- Opening Delimiter -

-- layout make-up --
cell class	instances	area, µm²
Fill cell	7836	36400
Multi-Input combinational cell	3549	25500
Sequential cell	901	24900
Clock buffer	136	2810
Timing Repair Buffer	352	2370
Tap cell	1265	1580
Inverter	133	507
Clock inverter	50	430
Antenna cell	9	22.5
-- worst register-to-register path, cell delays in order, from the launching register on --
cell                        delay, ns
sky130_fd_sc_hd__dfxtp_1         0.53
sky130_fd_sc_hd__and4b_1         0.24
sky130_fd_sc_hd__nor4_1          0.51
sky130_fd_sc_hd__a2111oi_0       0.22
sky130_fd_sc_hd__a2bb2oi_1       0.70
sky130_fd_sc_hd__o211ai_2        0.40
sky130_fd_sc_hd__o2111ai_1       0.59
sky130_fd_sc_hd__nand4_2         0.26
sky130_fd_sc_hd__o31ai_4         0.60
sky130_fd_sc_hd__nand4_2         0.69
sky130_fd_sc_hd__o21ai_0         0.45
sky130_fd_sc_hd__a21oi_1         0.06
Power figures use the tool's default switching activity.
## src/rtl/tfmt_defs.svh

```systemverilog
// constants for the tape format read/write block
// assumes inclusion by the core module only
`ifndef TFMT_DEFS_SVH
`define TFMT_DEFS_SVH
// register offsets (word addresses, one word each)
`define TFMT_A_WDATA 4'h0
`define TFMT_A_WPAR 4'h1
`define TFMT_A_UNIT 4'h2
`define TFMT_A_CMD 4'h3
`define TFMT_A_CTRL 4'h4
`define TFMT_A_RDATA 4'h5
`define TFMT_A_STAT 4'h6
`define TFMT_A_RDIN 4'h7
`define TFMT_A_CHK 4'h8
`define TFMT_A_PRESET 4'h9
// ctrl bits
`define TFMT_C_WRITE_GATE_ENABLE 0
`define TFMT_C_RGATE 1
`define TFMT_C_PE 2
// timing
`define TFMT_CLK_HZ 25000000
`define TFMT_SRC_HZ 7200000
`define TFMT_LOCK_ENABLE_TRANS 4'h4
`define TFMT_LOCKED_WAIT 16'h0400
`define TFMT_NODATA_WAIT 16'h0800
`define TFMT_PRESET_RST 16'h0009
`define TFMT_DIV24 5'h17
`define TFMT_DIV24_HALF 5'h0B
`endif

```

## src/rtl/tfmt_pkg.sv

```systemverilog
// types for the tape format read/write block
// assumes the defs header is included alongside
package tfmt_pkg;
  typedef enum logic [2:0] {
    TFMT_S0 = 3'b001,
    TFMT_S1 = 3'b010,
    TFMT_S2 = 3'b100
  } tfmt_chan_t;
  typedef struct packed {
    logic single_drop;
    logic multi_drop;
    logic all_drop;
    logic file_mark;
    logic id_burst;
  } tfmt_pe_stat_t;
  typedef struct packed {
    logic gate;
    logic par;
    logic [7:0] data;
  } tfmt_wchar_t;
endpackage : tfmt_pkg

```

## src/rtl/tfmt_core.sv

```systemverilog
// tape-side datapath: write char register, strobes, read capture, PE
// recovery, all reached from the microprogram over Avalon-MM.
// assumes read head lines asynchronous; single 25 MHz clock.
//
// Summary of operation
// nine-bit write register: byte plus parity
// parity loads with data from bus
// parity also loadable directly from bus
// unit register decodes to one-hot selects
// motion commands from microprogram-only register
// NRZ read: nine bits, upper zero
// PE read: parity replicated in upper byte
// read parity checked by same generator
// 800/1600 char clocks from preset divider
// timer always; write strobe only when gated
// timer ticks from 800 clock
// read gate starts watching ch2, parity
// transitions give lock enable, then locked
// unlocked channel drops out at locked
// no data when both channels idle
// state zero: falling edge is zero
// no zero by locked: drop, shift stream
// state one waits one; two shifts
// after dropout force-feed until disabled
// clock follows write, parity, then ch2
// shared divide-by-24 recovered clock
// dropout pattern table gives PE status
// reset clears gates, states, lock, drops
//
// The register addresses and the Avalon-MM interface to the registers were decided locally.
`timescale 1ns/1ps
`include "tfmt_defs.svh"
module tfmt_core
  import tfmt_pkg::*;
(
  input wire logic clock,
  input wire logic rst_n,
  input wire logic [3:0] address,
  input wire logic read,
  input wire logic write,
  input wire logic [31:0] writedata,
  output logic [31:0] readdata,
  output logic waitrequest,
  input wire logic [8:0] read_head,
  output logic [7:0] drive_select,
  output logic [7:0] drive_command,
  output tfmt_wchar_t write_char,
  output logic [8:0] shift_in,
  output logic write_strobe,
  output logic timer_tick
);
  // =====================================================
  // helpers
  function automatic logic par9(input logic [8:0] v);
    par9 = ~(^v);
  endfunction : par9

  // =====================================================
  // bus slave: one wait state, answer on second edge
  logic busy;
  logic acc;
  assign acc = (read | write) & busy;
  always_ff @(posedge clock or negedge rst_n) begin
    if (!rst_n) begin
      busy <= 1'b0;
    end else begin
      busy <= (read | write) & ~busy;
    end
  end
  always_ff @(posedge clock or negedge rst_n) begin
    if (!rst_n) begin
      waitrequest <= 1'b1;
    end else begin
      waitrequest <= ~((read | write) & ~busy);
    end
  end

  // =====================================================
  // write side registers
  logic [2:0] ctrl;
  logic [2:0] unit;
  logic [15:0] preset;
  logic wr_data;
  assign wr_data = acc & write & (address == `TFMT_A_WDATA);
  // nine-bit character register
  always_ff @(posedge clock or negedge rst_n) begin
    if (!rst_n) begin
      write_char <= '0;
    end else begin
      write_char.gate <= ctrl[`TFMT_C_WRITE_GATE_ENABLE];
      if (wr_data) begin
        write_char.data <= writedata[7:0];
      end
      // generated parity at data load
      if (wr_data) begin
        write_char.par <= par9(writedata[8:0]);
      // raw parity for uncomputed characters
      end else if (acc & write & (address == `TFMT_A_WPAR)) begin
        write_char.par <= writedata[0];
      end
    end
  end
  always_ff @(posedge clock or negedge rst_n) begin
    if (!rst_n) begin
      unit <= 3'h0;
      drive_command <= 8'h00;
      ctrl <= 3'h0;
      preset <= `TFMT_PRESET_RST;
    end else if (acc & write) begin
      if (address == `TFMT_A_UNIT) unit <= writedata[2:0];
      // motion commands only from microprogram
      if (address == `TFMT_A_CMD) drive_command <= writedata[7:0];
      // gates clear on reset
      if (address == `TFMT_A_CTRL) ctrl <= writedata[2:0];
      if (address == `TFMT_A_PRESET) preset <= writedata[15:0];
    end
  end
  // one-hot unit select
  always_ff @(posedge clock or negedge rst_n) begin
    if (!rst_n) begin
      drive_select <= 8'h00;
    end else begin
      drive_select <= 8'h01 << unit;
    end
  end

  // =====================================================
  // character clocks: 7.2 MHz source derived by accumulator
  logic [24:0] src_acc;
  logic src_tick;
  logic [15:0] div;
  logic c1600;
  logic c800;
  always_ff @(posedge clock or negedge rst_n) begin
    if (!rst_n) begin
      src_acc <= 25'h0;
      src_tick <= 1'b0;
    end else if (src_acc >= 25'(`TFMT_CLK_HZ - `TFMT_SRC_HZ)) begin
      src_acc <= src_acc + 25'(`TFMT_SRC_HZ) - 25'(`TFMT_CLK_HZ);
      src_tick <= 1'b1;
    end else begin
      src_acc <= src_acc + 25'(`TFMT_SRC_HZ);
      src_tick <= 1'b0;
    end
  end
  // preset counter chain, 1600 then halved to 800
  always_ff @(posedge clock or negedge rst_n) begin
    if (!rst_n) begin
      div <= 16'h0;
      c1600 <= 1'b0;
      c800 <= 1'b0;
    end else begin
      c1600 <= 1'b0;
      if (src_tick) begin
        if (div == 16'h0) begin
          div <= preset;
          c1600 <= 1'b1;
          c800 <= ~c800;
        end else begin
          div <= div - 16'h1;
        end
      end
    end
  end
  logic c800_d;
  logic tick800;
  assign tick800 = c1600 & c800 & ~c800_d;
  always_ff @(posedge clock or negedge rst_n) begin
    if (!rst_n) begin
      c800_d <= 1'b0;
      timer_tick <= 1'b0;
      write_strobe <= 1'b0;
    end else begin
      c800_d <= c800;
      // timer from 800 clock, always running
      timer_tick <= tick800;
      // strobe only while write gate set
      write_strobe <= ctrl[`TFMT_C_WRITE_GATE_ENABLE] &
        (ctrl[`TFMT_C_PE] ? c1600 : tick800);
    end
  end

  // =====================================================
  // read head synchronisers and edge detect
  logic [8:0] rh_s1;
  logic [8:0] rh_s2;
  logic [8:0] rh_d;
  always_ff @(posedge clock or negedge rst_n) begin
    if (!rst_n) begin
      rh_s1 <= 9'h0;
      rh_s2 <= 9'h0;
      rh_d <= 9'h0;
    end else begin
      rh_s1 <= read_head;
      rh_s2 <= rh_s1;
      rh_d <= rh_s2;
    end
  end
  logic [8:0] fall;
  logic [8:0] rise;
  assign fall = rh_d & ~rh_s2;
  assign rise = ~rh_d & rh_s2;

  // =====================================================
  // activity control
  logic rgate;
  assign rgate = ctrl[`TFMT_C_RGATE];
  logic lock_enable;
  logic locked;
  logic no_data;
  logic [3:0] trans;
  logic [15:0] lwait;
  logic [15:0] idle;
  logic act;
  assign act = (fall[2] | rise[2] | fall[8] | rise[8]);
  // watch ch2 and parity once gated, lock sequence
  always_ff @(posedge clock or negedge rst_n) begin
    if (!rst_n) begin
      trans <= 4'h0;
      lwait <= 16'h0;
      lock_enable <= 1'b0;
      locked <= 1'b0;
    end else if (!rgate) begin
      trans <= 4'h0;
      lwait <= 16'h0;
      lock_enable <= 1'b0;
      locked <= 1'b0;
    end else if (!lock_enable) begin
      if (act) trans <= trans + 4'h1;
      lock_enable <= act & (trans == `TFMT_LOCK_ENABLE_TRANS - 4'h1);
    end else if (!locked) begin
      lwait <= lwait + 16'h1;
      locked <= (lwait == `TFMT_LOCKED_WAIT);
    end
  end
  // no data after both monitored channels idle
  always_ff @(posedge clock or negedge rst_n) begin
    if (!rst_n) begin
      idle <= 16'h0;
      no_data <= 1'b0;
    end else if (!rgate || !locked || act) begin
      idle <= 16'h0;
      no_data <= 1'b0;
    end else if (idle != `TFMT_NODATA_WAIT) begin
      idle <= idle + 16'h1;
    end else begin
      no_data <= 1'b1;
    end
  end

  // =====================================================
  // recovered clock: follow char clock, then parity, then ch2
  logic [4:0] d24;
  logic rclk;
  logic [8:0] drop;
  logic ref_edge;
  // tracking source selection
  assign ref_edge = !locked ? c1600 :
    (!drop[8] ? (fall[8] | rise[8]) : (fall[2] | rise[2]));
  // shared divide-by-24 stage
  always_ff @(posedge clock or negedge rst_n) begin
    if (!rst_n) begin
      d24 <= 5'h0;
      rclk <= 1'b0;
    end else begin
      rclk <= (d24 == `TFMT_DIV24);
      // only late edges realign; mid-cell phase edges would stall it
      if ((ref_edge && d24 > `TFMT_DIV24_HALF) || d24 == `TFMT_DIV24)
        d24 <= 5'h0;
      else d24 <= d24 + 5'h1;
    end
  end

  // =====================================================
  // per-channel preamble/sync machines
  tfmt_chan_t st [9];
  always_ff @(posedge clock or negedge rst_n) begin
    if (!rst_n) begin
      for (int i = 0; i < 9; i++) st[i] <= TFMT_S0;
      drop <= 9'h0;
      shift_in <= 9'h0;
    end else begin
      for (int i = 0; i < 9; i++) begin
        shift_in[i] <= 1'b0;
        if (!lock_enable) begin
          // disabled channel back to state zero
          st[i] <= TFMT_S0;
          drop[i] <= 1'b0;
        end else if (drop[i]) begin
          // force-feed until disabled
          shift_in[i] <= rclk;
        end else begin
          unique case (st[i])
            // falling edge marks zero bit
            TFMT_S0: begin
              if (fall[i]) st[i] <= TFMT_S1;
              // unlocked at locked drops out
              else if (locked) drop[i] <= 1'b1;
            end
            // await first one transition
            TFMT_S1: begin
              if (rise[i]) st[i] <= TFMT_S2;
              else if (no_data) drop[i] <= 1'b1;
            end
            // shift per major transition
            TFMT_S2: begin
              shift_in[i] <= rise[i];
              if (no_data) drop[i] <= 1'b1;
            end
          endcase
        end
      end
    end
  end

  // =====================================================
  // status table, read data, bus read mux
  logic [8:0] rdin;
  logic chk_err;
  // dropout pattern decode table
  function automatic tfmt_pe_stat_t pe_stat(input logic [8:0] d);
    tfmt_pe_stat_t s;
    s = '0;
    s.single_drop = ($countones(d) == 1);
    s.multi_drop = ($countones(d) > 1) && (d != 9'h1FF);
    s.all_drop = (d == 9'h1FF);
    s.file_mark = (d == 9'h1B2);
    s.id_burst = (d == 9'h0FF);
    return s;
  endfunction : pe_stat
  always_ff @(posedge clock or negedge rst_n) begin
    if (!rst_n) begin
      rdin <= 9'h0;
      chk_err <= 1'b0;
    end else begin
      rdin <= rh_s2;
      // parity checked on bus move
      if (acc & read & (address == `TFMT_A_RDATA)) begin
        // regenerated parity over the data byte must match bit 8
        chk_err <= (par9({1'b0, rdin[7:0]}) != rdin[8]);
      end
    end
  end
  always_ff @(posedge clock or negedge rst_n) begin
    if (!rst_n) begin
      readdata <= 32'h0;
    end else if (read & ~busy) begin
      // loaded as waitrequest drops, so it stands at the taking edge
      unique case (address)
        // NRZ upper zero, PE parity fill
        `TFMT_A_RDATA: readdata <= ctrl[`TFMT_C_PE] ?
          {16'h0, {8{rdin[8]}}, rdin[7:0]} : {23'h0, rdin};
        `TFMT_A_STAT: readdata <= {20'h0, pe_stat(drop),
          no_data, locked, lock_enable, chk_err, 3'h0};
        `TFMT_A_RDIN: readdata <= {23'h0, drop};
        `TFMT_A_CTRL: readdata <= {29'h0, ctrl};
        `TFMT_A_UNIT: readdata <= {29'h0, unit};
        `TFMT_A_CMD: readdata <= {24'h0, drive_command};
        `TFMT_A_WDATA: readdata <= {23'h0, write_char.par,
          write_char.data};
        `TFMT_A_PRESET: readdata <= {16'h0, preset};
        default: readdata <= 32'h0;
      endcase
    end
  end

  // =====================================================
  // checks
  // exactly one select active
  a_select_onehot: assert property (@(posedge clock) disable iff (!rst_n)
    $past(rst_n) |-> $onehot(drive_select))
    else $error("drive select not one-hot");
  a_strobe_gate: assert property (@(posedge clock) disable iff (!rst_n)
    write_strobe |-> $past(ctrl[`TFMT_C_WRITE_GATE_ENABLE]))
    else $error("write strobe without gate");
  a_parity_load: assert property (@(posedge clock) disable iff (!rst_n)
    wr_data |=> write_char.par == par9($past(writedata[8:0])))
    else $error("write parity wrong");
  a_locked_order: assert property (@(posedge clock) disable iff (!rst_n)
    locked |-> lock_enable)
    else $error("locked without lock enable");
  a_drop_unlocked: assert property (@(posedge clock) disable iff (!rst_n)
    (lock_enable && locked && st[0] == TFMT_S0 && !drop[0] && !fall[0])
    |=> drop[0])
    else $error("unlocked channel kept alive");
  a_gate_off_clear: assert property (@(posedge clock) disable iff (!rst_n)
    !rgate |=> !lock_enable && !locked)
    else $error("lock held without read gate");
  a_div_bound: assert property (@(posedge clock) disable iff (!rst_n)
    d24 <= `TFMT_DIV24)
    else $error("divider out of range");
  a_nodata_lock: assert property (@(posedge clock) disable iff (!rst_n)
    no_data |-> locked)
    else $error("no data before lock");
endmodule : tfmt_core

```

- Closing Delimiter -

What the exercise asks =
Provide solely the number of lines in the listing that contain "tape".

Written response =
3